[Supplied data Boundary: Start]
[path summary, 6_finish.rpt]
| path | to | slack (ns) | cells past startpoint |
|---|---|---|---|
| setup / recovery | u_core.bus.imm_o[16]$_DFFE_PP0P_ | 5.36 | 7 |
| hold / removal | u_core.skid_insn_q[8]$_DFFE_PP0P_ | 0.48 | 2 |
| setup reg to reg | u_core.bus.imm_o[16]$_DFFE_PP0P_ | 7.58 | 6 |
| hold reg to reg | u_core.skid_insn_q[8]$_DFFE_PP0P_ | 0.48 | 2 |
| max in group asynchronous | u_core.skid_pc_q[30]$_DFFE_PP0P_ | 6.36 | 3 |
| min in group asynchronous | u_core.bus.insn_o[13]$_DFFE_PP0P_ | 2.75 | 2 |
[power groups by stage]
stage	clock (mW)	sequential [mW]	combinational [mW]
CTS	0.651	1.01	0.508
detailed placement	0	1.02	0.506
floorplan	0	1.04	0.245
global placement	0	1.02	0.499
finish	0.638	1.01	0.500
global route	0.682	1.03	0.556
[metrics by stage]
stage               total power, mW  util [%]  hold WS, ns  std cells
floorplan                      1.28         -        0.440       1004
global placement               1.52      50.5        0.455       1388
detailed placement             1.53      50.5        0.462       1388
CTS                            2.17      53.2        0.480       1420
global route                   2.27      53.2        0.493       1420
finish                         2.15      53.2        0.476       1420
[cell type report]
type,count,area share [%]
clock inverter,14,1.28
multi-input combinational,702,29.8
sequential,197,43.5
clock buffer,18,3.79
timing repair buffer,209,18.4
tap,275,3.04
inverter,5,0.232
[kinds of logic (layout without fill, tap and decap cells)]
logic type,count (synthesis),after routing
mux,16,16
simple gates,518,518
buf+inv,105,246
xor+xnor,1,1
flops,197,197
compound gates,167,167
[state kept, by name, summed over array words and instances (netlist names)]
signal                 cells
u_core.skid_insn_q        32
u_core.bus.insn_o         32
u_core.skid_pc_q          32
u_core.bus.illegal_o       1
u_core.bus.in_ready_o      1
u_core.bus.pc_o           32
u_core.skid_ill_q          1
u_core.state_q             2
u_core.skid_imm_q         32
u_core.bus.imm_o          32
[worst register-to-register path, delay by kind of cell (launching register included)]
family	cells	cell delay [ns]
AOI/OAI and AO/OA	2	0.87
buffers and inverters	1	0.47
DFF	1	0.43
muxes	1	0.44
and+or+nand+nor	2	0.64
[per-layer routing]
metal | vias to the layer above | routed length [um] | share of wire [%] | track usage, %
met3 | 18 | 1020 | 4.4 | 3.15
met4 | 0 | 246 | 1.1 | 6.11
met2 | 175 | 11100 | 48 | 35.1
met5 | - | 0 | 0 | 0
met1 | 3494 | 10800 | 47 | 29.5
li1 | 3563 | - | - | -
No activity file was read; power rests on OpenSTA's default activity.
[Supplied data Boundary: End]
- _Task item_
Every line that holds the word "asynchronous" should be copied from the records above.

- _Result below_
| max in group asynchronous | u_core.skid_pc_q[30]$_DFFE_PP0P_ | 6.36 | 3 |
| min in group asynchronous | u_core.bus.insn_o[13]$_DFFE_PP0P_ | 2.75 | 2 |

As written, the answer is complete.